Production Indexer Reliability with HyperIndex

Q: Is the HyperIndex Prometheus metrics endpoint production-ready?

Yes. The /metrics endpoint follows semver, uses second-based time units, and exposes the benchmark data points historically surfaced under a separate run mode as part of the standard endpoint.

Author:

Jordyn Laurier·May 14, 2026·17 min read

Production Indexer Reliability with HyperIndex

TL;DR

HyperIndex is Envio's multichain blockchain indexing framework for EVM chains. Production reliability lives at the framework level, not bolted on per indexer.
Reorg handling is built in. Entity state history is tracked for every unfinalized block; the framework rolls back automatically when a chain re-orgs. No handler code required.
The indexer is restart-resistant. State (including dynamically registered contracts) is persisted to the database and restored on reboot. If a handler fails, the framework restarts automatically without data loss, the indexer resumes from the last committed block.
HyperSync, Envio's default data engine, ships a robust set of data validation features that RPC does not: block parent hash verification, fork detection, automatic re-sync. The indexer can trust that no events are silently missed, in contrast to raw RPC which only serves whatever the upstream node currently considers canonical.
Multi data-source recovery falls back to a secondary source on primary outage and attempts to recover to the primary 60 seconds later. The indexer stays alive through upstream RPC and HyperSync failures.
Polymarket's HyperIndex reference indexer synced its first 4,000,000,000 events in 6 days on Polygon and has indexed over 6,500,000,000 to date. Public at github.com/enviodev/polymarket-indexer.

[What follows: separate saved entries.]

[src/design/sofbt_pkg.sv]
package sofbt_pkg;

    // Operation codes carried by a request
    typedef enum logic [2:0] {
        OP_ADD          = 3'd0,
        OP_REMOVE_ADDR  = 3'd1,
        OP_REMOVE_INDEX = 3'd2,
        OP_BEST_FIT     = 3'd3,
        OP_FIND_ADDR    = 3'd4
    } opcode_t;

    // Result status codes
    typedef enum logic [2:0] {
        STAT_OK        = 3'd0,
        STAT_FULL      = 3'd1,
        STAT_NO_ADDR   = 3'd2,
        STAT_BAD_INDEX = 3'd3,
        STAT_NO_FIT    = 3'd4
    } status_t;

    // Controller states
    typedef enum logic [2:0] {
        S_IDLE,
        S_DECODE,
        S_SCAN,
        S_RM_FETCH,
        S_RM_SHIFT,
        S_ADD_WALK,
        S_ADD_PUT,
        S_FINISH
    } state_t;

    // Read address select for the entry memory
    typedef enum logic [2:0] {
        RD_ZERO,
        RD_INDEX,
        RD_LAST,
        RD_NEXT,
        RD_PREV
    } rd_sel_t;

    // Write select for the entry memory
    typedef enum logic [2:0] {
        WR_NONE,
        WR_SHIFT_UP,
        WR_SHIFT_DOWN,
        WR_NEW_NEXT,
        WR_NEW_ZERO
    } wr_sel_t;

    // Result register update select
    typedef enum logic [2:0] {
        RES_HOLD,
        RES_ERR,
        RES_DATA,
        RES_NEW_NEXT,
        RES_NEW_ZERO,
        RES_CLEAR
    } res_sel_t;

    // Commands from controller to datapath
    typedef struct packed {
        logic     in_ready;
        logic     rd_en;
        rd_sel_t  rd_sel;
        wr_sel_t  wr_sel;
        res_sel_t res_sel;
        status_t  res_status;
        logic     cnt_inc;
        logic     cnt_dec;
        logic     load_out;
    } cmd_t;

    // Status from datapath to controller
    typedef struct packed {
        logic       in_valid;
        logic [2:0] op;
        logic       count_zero;
        logic       full;
        logic       idx_bad;
        logic       rd_first;
        logic       rd_last;
        logic       addr_match;
        logic       size_lt;
        logic       size_eq;
        logic       out_free;
    } stat_t;

endpackage
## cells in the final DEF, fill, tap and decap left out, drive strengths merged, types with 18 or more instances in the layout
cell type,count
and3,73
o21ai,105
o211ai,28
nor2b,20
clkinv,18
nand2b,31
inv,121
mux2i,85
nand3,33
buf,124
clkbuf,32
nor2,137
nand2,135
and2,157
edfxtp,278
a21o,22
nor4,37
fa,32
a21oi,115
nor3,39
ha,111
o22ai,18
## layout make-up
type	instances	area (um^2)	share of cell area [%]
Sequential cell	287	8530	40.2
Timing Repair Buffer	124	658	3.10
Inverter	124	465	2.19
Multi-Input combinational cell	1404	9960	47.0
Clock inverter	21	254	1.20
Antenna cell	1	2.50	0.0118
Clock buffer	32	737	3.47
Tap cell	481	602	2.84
<file path="src/rtl/arpc_pkg.sv">
`timescale 1ns / 1ps

package arpc_pkg;

    localparam int IP_W  = 32;
    localparam int MAC_W = 48;
    localparam int ACT_W = 2;
    localparam int CNT_W = 16;

    // action codes carried on the input tuser
    localparam logic [ACT_W-1:0] ACT_LOOKUP = 2'd0;
    localparam logic [ACT_W-1:0] ACT_ADD    = 2'd1;
    localparam logic [ACT_W-1:0] ACT_TICK   = 2'd2;

    localparam logic [CNT_W-1:0] FLUSH_PERIOD_RESET = 16'd60;
    localparam logic [CNT_W-1:0] COUNTER_MAX        = 16'hFFFF;

    // search word handed from cell to cell
    typedef struct packed {
        logic             valid;
        logic [ACT_W-1:0] action;
        logic [IP_W-1:0]  ip;
        logic [MAC_W-1:0] mac;
        logic             hit;
        logic [MAC_W-1:0] found;
    } probe_t;

    // table maintenance broadcast to every cell
    typedef struct packed {
        logic             flush;
        logic             write;
        logic [IP_W-1:0]  ip;
        logic [MAC_W-1:0] mac;
    } cell_cmd_t;

endpackage

</file>
<file path="src/rtl/arp_cache_table.sv">
`timescale 1ns / 1ps
// ARP cache: maps IPv4 addresses to MAC addresses in a table of ENTRIES slots.
// Input stream: s_tuser carries the action (lookup, add/update, tick),
// s_tdata carries the IP address and the MAC to store. Every input word
// gives exactly one output word: m_tuser is the hit flag, m_tdata the MAC
// found on a lookup hit (zero otherwise).
// flush_period is written on the cfg channel (cfg_ready is always high)
// and should only be changed while the table is idle.
// Each word walks down a row of ENTRIES cells, one cell per cycle, each cell
// holding one slot; an add that misses then fills the slot at the
// round-robin pointer, a lookup miss past the flush period clears all slots.
// One word is in flight at a time; s_tready rises again in the same cycle
// as the output word is loaded, so no new word is taken before the last
// one has finished its walk through the cell row and reached the output.
// After reset all slots are empty, the pointer and flush counter are zero
// and the flush period is 60. A stalled m_tready holds the output word; the
// next input word is still taken and waits at the end of its walk until the
// output register frees up.
module arp_cache_table
    import arpc_pkg::*;
#(
    parameter int ENTRIES = 8
)
(
    input  logic        clk,
    input  logic        rst_n,
    // input stream
    input  logic        s_tvalid,
    output logic        s_tready,
    input  logic [79:0] s_tdata,   // ip_addr[31:0], entry_mac[79:32]
    input  logic [1:0]  s_tuser,   // action[1:0]
    // output stream
    output logic        m_tvalid,
    input  logic        m_tready,
    output logic [47:0] m_tdata,   // found_mac[47:0]
    output logic        m_tuser,   // hit
    // configuration
    input  logic        cfg_valid,
    output logic        cfg_ready,
    input  logic [15:0] cfg_data   // flush_period
);

    localparam int PTR_W = (ENTRIES > 1) ? $clog2(ENTRIES) : 1;

    typedef enum logic [1:0] {
        ST_IDLE,
        ST_SCAN,
        ST_DONE
    } state_t;

    state_t           state_reg;
    logic             launch_reg;
    logic             out_valid_reg;
    logic             cmd_flush_reg;
    logic             cmd_write_reg;
    logic [PTR_W-1:0] ptr_reg;
    logic [CNT_W-1:0] counter_reg;
    logic [CNT_W-1:0] period_reg;

    logic [ACT_W-1:0] action_reg;
    logic [IP_W-1:0]  ip_reg;
    logic [MAC_W-1:0] mac_reg;
    logic             res_hit_reg;
    logic [MAC_W-1:0] res_found_reg;
    logic             out_hit_reg;
    logic [MAC_W-1:0] out_mac_reg;

    logic             in_fire;
    logic             done_fire;
    cell_cmd_t        cmd;
    probe_t           probe_chain [0:ENTRIES];

    assign s_tready  = (state_reg == ST_IDLE);
    assign in_fire   = s_tvalid && s_tready;
    assign done_fire = (state_reg == ST_DONE) && (!out_valid_reg || m_tready);
    assign cfg_ready = 1'b1;
    assign m_tvalid  = out_valid_reg;
    assign m_tdata   = out_mac_reg;
    assign m_tuser   = out_hit_reg;

    // broadcast maintenance to the cells
    assign cmd.flush = cmd_flush_reg;
    assign cmd.write = cmd_write_reg;
    assign cmd.ip    = ip_reg;
    assign cmd.mac   = mac_reg;

    // word entering the first cell
    assign probe_chain[0].valid  = launch_reg;
    assign probe_chain[0].action = action_reg;
    assign probe_chain[0].ip     = ip_reg;
    assign probe_chain[0].mac    = mac_reg;
    assign probe_chain[0].hit    = 1'b0;
    assign probe_chain[0].found  = '0;

    // row of table cells
    for (genvar i = 0; i < ENTRIES; i++)
    begin : g_cell
        arpc_cell u_cell (
            .clk       (clk),
            .rst_n     (rst_n),
            .probe_in  (probe_chain[i]),
            .probe_out (probe_chain[i+1]),
            .cmd       (cmd),
            .sel       (ptr_reg == PTR_W'(i))
        );
    end

    // control state machine
    always_ff @(posedge clk or negedge rst_n)
    begin
        if (!rst_n)
        begin
            state_reg     <= ST_IDLE;
            launch_reg    <= 1'b0;
            out_valid_reg <= 1'b0;
            cmd_flush_reg <= 1'b0;
            cmd_write_reg <= 1'b0;
            ptr_reg       <= '0;
            counter_reg   <= '0;
            period_reg    <= FLUSH_PERIOD_RESET;
        end
        else
        begin
            launch_reg    <= 1'b0;
            cmd_flush_reg <= 1'b0;
            cmd_write_reg <= 1'b0;
            if (cfg_valid)
            begin
                period_reg <= cfg_data;
            end
            // output word loaded or drained
            if (done_fire)
            begin
                out_valid_reg <= 1'b1;
            end
            else if (out_valid_reg && m_tready)
            begin
                out_valid_reg <= 1'b0;
            end
            // step the round-robin pointer once the new slot is written
            if (cmd_write_reg)
            begin
                if (ptr_reg == PTR_W'(ENTRIES - 1))
                begin
                    ptr_reg <= '0;
                end
                else
                begin
                    ptr_reg <= ptr_reg + 1'b1;
                end
            end
            case (state_reg)
                ST_IDLE:
                begin
                    if (in_fire)
                    begin
                        launch_reg <= 1'b1;
                        state_reg  <= ST_SCAN;
                    end
                end
                ST_SCAN:
                begin
                    if (probe_chain[ENTRIES].valid)
                    begin
                        state_reg <= ST_DONE;
                    end
                end
                ST_DONE:
                begin
                    if (done_fire)
                    begin
                        state_reg <= ST_IDLE;
                        case (action_reg)
                            ACT_LOOKUP:
                            begin
                                if (!res_hit_reg && (counter_reg >= period_reg))
                                begin
                                    cmd_flush_reg <= 1'b1;
                                    counter_reg   <= '0;
                                end
                            end
                            ACT_ADD:
                            begin
                                if (!res_hit_reg)
                                begin
                                    cmd_write_reg <= 1'b1;
                                end
                            end
                            ACT_TICK:
                            begin
                                if (counter_reg != COUNTER_MAX)
                                begin
                                    counter_reg <= counter_reg + 1'b1;
                                end
                            end
                            default:
                            begin
                                counter_reg <= counter_reg;
                            end
                        endcase
                    end
                end
                default:
                begin
                    state_reg <= ST_IDLE;
                end
            endcase
        end
    end

    // item, scan result and output word
    always_ff @(posedge clk)
    begin
        if (in_fire)
        begin
            action_reg <= s_tuser;
            ip_reg     <= s_tdata[31:0];
            mac_reg    <= s_tdata[79:32];
        end
        if ((state_reg == ST_SCAN) && probe_chain[ENTRIES].valid)
        begin
            res_hit_reg   <= probe_chain[ENTRIES].hit;
            res_found_reg <= probe_chain[ENTRIES].found;
        end
        if (done_fire)
        begin
            out_hit_reg <= res_hit_reg;
            out_mac_reg <= res_found_reg;
        end
    end

endmodule

</file>
<file path="src/rtl/arpc_cell.sv">
`timescale 1ns / 1ps

module arpc_cell
    import arpc_pkg::*;
(
    input  logic      clk,
    input  logic      rst_n,
    input  probe_t    probe_in,
    output probe_t    probe_out,
    input  cell_cmd_t cmd,
    input  logic      sel
);

    logic             ent_valid_reg;
    logic [IP_W-1:0]  ent_ip_reg;
    logic [MAC_W-1:0] ent_mac_reg;
    logic             probe_valid_reg;
    probe_t           probe_data_reg;
    probe_t           probe_next;
    logic             match;

    // compare the passing word against this entry
    assign match = ent_valid_reg && (ent_ip_reg == probe_in.ip);

    // first hit wins on lookup, any hit counts on add
    always_comb
    begin
        probe_next = probe_in;
        case (probe_in.action)
            ACT_LOOKUP:
            begin
                if (match && !probe_in.hit)
                begin
                    probe_next.hit   = 1'b1;
                    probe_next.found = ent_mac_reg;
                end
            end
            ACT_ADD:
            begin
                if (match)
                begin
                    probe_next.hit = 1'b1;
                end
            end
            default:
            begin
                probe_next = probe_in;
            end
        endcase
    end

    // entry valid bit
    always_ff @(posedge clk or negedge rst_n)
    begin
        if (!rst_n)
        begin
            ent_valid_reg   <= 1'b0;
            probe_valid_reg <= 1'b0;
        end
        else
        begin
            probe_valid_reg <= probe_in.valid;
            if (cmd.flush)
            begin
                ent_valid_reg <= 1'b0;
            end
            else if (cmd.write && sel)
            begin
                ent_valid_reg <= 1'b1;
            end
        end
    end

    // entry contents and the word handed to the next cell
    always_ff @(posedge clk)
    begin
        probe_data_reg <= probe_next;
        if (cmd.write && sel)
        begin
            ent_ip_reg  <= cmd.ip;
            ent_mac_reg <= cmd.mac;
        end
        else if (probe_in.valid && (probe_in.action == ACT_ADD) && match)
        begin
            ent_mac_reg <= probe_in.mac;
        end
    end

    always_comb
    begin
        probe_out       = probe_data_reg;
        probe_out.valid = probe_valid_reg;
    end

endmodule

</file>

A production indexer fails in three ways. The chain reorgs and the indexer either misses the rollback or hand-rolls bespoke logic that breaks at the next edge case. The data source goes down and the indexer either stalls silently or fails over and never comes back to primary. The indexer hits a counter ceiling, a memory leak in a long-running handler, or another silent failure, and the operator finds out from a downstream outage instead of an alert.

HyperIndex is Envio's multichain blockchain indexing framework for EVM chains. Reliability lives at the framework level so that any indexer built on it inherits the behaviour without writing operational code. Four guarantees compound to keep an indexer production-correct: framework-level reorg handling, restart-resistant operation, HyperSync data validation, and multi data-source recovery. Observability through Prometheus layers on top.

Why These Four Reliability Pillars Reinforce Each Other

Reorg handling guarantees your indexer doesn't carry corrupt state forward when a chain rolls back. Restart-resistant operation means a failed indexer process doesn't leak that corruption into a stuck or amnesiac state. HyperSync validation means the data feeding both is the canonical chain, not a stale or partial fork. Multi-source recovery keeps the whole stack live when upstream sources fail. Each pillar protects the rest.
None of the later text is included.